The three artists were inducted Sunday at the Hall of Fame and Museum in Nashville, Tenn., in a ceremony featuring performances from Garth Brooks, Chris Stapleton, Connie Smith and Dierks Bentley.
It was a night devoted mostly to musicianship in the form of Skaggs, who started his career as a child prodigy on mandolin, and Gimble, who played Western swing fiddle on numerous iconic country records. West was recognized as a trailblazing female singer who helped many others succeed in Nashville.
Fellow Hall of Famer Brenda Lee invited several women on stage to help induct West, including Trisha Yearwood and Emmylou Harris.
“We’ve waited a long time for this to happen,” Lee said.
The Kentucky-born Skaggs first played Bill Monroe’s famed and priceless Gibson F-5 mandolin when Skaggs was just 6 years old. He wowed audiences as a child on a syndicated television show hosted by bluegrass legends Lester Flatt and Earl Scruggs.
Along with Keith Whitley, he learned under the tutelage of bluegrass patriarch Ralph Stanley. He became a country music star in the 1980s, with several No. 1 hits that mixed his bluegrass influences with Telecasters and steel guitars, including “Heartbroke” ”Highway 40 Blues” and “Country Boy.”
He was named entertainer of the year at the CMA Awards in 1985. By the ’90s he rededicated himself to bluegrass through his band, Kentucky Thunder, and has earned more than a dozen Grammy Awards.
Skaggs said that he learned about bluegrass from the originators of the genre, artists like Monroe, Flatt and Scruggs and Stanley.
“I am thankful to be a carrier of that original seed,” Skaggs said.

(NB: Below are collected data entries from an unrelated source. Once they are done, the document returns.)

Context: an optimization exercise on an open-source flow, tuned for small area. The choices shown serve that exercise and are no tape-out recipe. Function was checked by simulation only, so behaviour that the tests miss may differ from the original. The flow treats the clock pin as an ideal source, which a real chip does not have. Power figures rest on the tool's default switching activity, not on a simulated workload.

## run C
// main
module main(
	output [3:0]VGA_R,
	output [3:0]VGA_G,
	output [3:0]VGA_B,
	input CLOCK_25,
	input reset,
	input [3:0]KEY,
	output VGA_HS,
	output VGA_VS
);
For scale: about 680 cells after synthesis, roughly 4600 um^2 of cells after synthesis.
==> flow/config.mk <==
export PLATFORM = sky130hd
export DESIGN_NAME = main
export DESIGN_NICKNAME = main
export VERILOG_FILES = /design/flow/design.v
export SDC_FILE = /design/flow/constraint.sdc
export NUM_CORES = 4
export LEC_CHECK = 0
export CAP_MARGIN = 20
export CORE_MARGIN = 2
export CORE_UTILIZATION = 70
export SLEW_MARGIN = 20
==> flow/constraint.sdc <==
create_clock -name core_clock -period 40.0 [get_ports {CLOCK_25}]
set_input_delay 8.0000 -clock core_clock [delete_from_list [all_inputs] [get_ports {CLOCK_25}]]
set_output_delay 8.0000 -clock core_clock [all_outputs]
set_load 0.01 [all_outputs]
standard.sh (not shown) runs the stock make flow with config.mk's settings and CLKGATE_MAP_FILE= SYNTH_SCRIPT=/design/flow/synth_recipe.tcl, a recipe that flattens the netlist after the stock synthesis.
==> flow/flow/run.sh <==
#!/bin/bash
# Layout flow: the standard layout (standard.sh), except for the logic
# mapping in synthesis. Synthesis is the standard flow's own script (synth_recipe.tcl, so
# the registers keep their names and cells), with two changes:
#  - ABC maps the logic with flow/own.scr (deep AIG optimisation, then area
#    mapping) instead of ORFS's delay-oriented script;
#  - adders are not extracted into fa/ha cells first (ADDER_MAP_FILE empty),
#    so ABC sees and optimises all of the logic.
# The layout steps are standard.sh's, with two arguments set: clock tree
# synthesis inserts no dummy loads, and the port buffers are buf_1 cells.
# Every tool's output goes to a log file in this folder.
set -euo pipefail
W=$(pwd)
export OWN_ABC_SCRIPT="$W/flow/own.scr"
{ head -n 1 synth_recipe.tcl; cat flow/abc_override.tcl; tail -n +2 synth_recipe.tcl; } > own_synth.tcl
make -C "$FLOW_HOME" DESIGN_CONFIG="$W/config.mk" WORK_HOME="$W/orfs" CLKGATE_MAP_FILE= \
	SYNTH_SCRIPT="$W/own_synth.tcl" ADDER_MAP_FILE= synth > "$W/synth_make.log" 2>&1
cp "$W/orfs/logs/sky130hd/main/base/1_2_yosys.log" "$W/own_synth_yosys.log" || true
export CTS_ARGS="-sink_clustering_enable -repair_clock_nets -dont_use_dummy_load"
export BUFFER_PORTS_ARGS="-buffer_cell sky130_fd_sc_hd__buf_1"
bash standard.sh > "$W/standard_make.log" 2>&1
==> flow/flow/abc_override.tcl <==
# Run ABC's logic mapping with this flow's script instead of the one ORFS picks.
proc abc {args} {
  set i [lsearch -exact $args -script]
  if { $i >= 0 } {
    lset args [expr {$i + 1}] $::env(OWN_ABC_SCRIPT)
  }
  yosys abc {*}$args
}
==> flow/flow/own.scr <==
strash
&get -n
&deepsyn -T 600
&put
balance -l
resub -K 6 -l
rewrite -l
resub -K 6 -N 2 -l
refactor -l
resub -K 8 -l
balance -l
resub -K 8 -N 2 -l
rewrite -l
resub -K 10 -l
rewrite -z -l
resub -K 10 -N 2 -l
balance -l
resub -K 12 -l
refactor -z -l
resub -K 12 -N 2 -l
rewrite -z -l
balance -l
dch -f
amap
topo
diff inputs: run C => run E
diff --git a/flow/flow/run.sh b/flow/flow/run.sh
--- a/flow/flow/run.sh
+++ b/flow/flow/run.sh
@@ -5,3 +5,4 @@
 #  - ABC maps the logic with flow/own.scr (deep AIG optimisation, then area
-#    mapping) instead of ORFS's delay-oriented script;
+#    mapping) instead of ORFS's delay-oriented script, four times with
+#    different random seeds, keeping the smallest result;
 #  - adders are not extracted into fa/ha cells first (ADDER_MAP_FILE empty),
@@ -13,3 +14,8 @@
 W=$(pwd)
-export OWN_ABC_SCRIPT="$W/flow/own.scr"
+OWN_ABC_SCRIPTS=""
+for seed in 0 1 2 3; do
+	sed "s/SEED/$seed/" flow/own.scr > "$W/own_abc_$seed.scr"
+	OWN_ABC_SCRIPTS="$OWN_ABC_SCRIPTS $W/own_abc_$seed.scr"
+done
+export OWN_ABC_SCRIPTS
 { head -n 1 synth_recipe.tcl; cat flow/abc_override.tcl; tail -n +2 synth_recipe.tcl; } > own_synth.tcl
==> flow/flow/abc_override.tcl <==
# Run ABC's logic mapping with this flow's scripts instead of the one ORFS
# picks: once per script in OWN_ABC_SCRIPTS (the same optimisation with
# different random seeds), keeping the result with the smallest cell area.
proc abc {args} {
  set i [lsearch -exact $args -script]
  if { $i < 0 } {
    yosys abc {*}$args
    return
  }
  set best -1
  yosys design -save own_abc_in
  foreach script $::env(OWN_ABC_SCRIPTS) {
    yosys design -load own_abc_in
    lset args [expr {$i + 1}] $script
    yosys abc {*}$args
    set rpt [tee -q -s result.string stat -liberty [lindex $::env(LIB_FILES) 0]]
    if { ![regexp {Chip area for module[^:]*:\s*([0-9.]+)} $rpt -> area] } {
      error "no area in stat output"
    }
    puts "own abc: $script gives area $area"
    if { $best < 0 || $area < $best } {
      set best $area
      yosys design -save own_abc_best
    }
  }
  yosys design -load own_abc_best
  puts "own abc: kept area $best"
}
diff --git a/flow/flow/own.scr b/flow/flow/own.scr
--- a/flow/flow/own.scr
+++ b/flow/flow/own.scr
@@ -2,3 +2,3 @@
 &get -n
-&deepsyn -T 600
+&deepsyn -T 150 -S SEED
 &put
@@ -22,4 +22,4 @@
 balance -l
-dch -f
-amap
+dch -f -p
+amap -A 8 -F 2
 topo
==> comparison <==
Relative to run C, the width of the die of run E is higher by 0.28 um. Run C ended up with more cell instances than run E did. Compared with run C, run E shows critical path depth higher by 9. Est. power | run E vs run C | run E lower. Run C has a higher largest stage delay on the critical path than run E.

Another version of the RTL of main (not shown whole).
Size in the first run: ~630 cells after synthesis, roughly 80 flip-flops.
==> flow/design.v (excerpt) <==
module main(
	output [3:0]VGA_R,
	output [3:0]VGA_G,
	output [3:0]VGA_B,
	input CLOCK_25,
	input reset,
	input [3:0]KEY,
	output VGA_HS,
	output VGA_VS
);
function [10:0] add10(input [9:0] a, input [9:0] b, input ci);    
	integer i;
	reg c;
	begin
		c = ci;
		for (i = 0; i < 10; i = i + 1) begin
			add10[i] = a[i] ^ b[i] ^ c;
			c = (a[i] & b[i]) | (c & (a[i] ^ b[i]));
		end
		add10[10] = c;
	end
endfunction
function [7:0] sub7(input [6:0] a, input [6:0] b);    
	integer i;
	reg c;
	begin
		c = 1'b1;
		for (i = 0; i < 7; i = i + 1) begin
			sub7[i] = a[i] ^ ~b[i] ^ c;
			c = (a[i] & ~b[i]) | (c & (a[i] ^ ~b[i]));
		end
		sub7[7] = c;
	end
endfunction
function [6:0] sub6(input [5:0] a, input [5:0] b);
	integer i;
	reg c;
	begin
		c = 1'b1;
		for (i = 0; i < 6; i = i + 1) begin
			sub6[i] = a[i] ^ ~b[i] ^ c;
			c = (a[i] & ~b[i]) | (c & (a[i] ^ ~b[i]));
		end
		sub6[6] = c;
	end
endfunction
function [16:0] inc17(input [16:0] v, input ci);
	integer i;
	reg c;
	begin
		c = ci;
		for (i = 0; i < 17; i = i + 1) begin
			inc17[i] = v[i] ^ c;
			c = c & v[i];
		end
	end
endfunction
function [4:0] inc5(input [4:0] v, input ci);
	integer i;
	reg c;
	begin
		c = ci;
		for (i = 0; i < 5; i = i + 1) begin
			inc5[i] = v[i] ^ c;
			c = c & v[i];
		end
	end
endfunction
function ge10(input [9:0] v, input [9:0] k);
	integer i;
	reg r;
	begin
		r = 1'b1;
		for (i = 0; i < 10; i = i + 1)
			r = k[i] ? (v[i] & r) : (v[i] | r);
		ge10 = r;
	end
endfunction
function le10(input [9:0] v, input [9:0] k);
	integer i;
	reg r;
	begin
		r = 1'b1;
		for (i = 0; i < 10; i = i + 1)
			r = k[i] ? (!v[i] | r) : (!v[i] & r);
		le10 = r;
	end
endfunction
function rng(input [9:0] v, input [9:0] lo, input [9:0] hi);
	rng = ge10(v, lo) & le10(v, hi);
endfunction
wire [9:0] x, y;
wire hblank, vblank, display;
hvsync_generator vga0(
	.clk    (CLOCK_25),
	.reset  (reset),
	.x      (x),
	.y      (y),
	.hblank (hblank),
	.vblank (vblank),
	.display(display),
	.hs     (VGA_HS),
	.vs     (VGA_VS)
);
reg [9:0] ballX;
reg [8:0] ballY;
reg [8:0] PaddlePosition;
reg start, over;
reg [4:0] boost;
reg [16:0] tmr;
wire xl31 = &x[4:0];
wire nextpos = xl31 & (&tmr[11:0]);      
wire boosttick = xl31 & (&tmr);          
always @(posedge CLOCK_25) begin
	if (reset) tmr <= 17'h1ffff;
	else tmr <= inc17(tmr, xl31);
end
  ...
clock: 40.0 ns
lec_check: 0
cap_margin: 20
core_margin: 2
core_utilization: 70
slew_margin: 20
run.sh (not shown) runs the stock make flow with config.mk's settings and CLKGATE_MAP_FILE= SYNTH_SCRIPT=/design/flow/synth_recipe.tcl, a recipe that flattens the netlist after the stock synthesis.
Stock flow here: none of the scripts above is used.
Edit:
- CORE_UTILIZATION: 70 -> 40
=> Total power grows by roughly a tenth. First-iteration DRC count came out lower by a little under a tenth. Register-to-register slack gets worse by 20 ps. Wire length increases by a few percent. Via count went down slightly.

wip/pepper:
main with an RTL version that a note above also has.
For scale: ~20 I/O pins, ~4600 um2 of cells after synthesis.
clock: 40.0 ns
lec_check: 0
cap_margin: 20
core_margin: 2
core_utilization: 70
slew_margin: 20
standard.sh (not shown) runs the stock make flow with config.mk's settings and CLKGATE_MAP_FILE= SYNTH_SCRIPT=/design/flow/synth_recipe.tcl, a recipe that flattens the netlist after the stock synthesis.
==> flow/flow/run.sh <==
#!/bin/bash
# Layout flow: the standard layout (standard.sh), except for the logic
# mapping in synthesis. Synthesis is the standard flow's own script (synth_recipe.tcl, so
# the registers keep their names and cells), with two changes:
#  - ABC maps the logic with flow/own.scr (deep AIG optimisation, then area
#    mapping) instead of ORFS's delay-oriented script;
#  - adders are not extracted into fa/ha cells first (ADDER_MAP_FILE empty),
#    so ABC sees and optimises all of the logic.
# The synthesis runs four times in parallel, each with its own random seed
# for the AIG optimisation, and the run with the smallest cell area is kept
# as the synthesis of the layout.
# The layout steps are standard.sh's, with two arguments set: clock tree
# synthesis inserts no dummy loads, and the port buffers are buf_1 cells.
# Every tool's output goes to a log file in this folder.
set -euo pipefail
W=$(pwd)
{ head -n 1 synth_recipe.tcl; cat flow/abc_override.tcl; tail -n +2 synth_recipe.tcl; } > own_synth.tcl
SEEDS="0 1 2 3"
pids=""
for seed in $SEEDS; do
	sed "s/SEED/$seed/" flow/own.scr > "$W/own_abc_$seed.scr"
	OWN_ABC_SCRIPT="$W/own_abc_$seed.scr" make -C "$FLOW_HOME" DESIGN_CONFIG="$W/config.mk" \
		WORK_HOME="$W/synth_$seed" CLKGATE_MAP_FILE= SYNTH_SCRIPT="$W/own_synth.tcl" \
		ADDER_MAP_FILE= synth > "$W/synth_make_$seed.log" 2>&1 &
	pids="$pids $!"
done
for p in $pids; do wait "$p" || true; done
best=""
best_area=""
for seed in $SEEDS; do
	d="$W/synth_$seed"
	[ -f "$d/results/sky130hd/main/base/1_synth.odb" ] || continue
	a=$(grep "Chip area for module" "$d/reports/sky130hd/main/base/synth_stat.txt" | awk '{print $NF}')
	echo "seed $seed: synthesis area $a" >> "$W/synth_choice.log"
	if [ -z "$best" ] || awk -v a="$a" -v b="$best_area" 'BEGIN { exit !(a < b) }'; then
		best=$seed
		best_area=$a
	fi
done
[ -n "$best" ] || { echo "no synthesis run finished" >> "$W/synth_choice.log"; exit 1; }
echo "kept seed $best" >> "$W/synth_choice.log"
cp -a "$W/synth_$best" "$W/orfs"
export CTS_ARGS="-sink_clustering_enable -repair_clock_nets -dont_use_dummy_load"
export BUFFER_PORTS_ARGS="-buffer_cell sky130_fd_sc_hd__buf_1"
bash standard.sh > "$W/standard_make.log" 2>&1
Other scripts of this flow, unchanged in this note and not shown: flow/flow/abc_override.tcl, flow/flow/own.scr
wip/pepper | stages: all done | timing, DRC, antenna: all pass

Gimble, of Tyler, Texas, was a celebrated sideman who played with Bob Wills and the Texas Playboys in the 1950s before coming to Nashville to become an in-demand studio musician. He was considered a superpicker by Chet Akins, played in Willie Nelson’s touring band and played on records for George Strait, Merle Haggard, Conway Twitty and many more.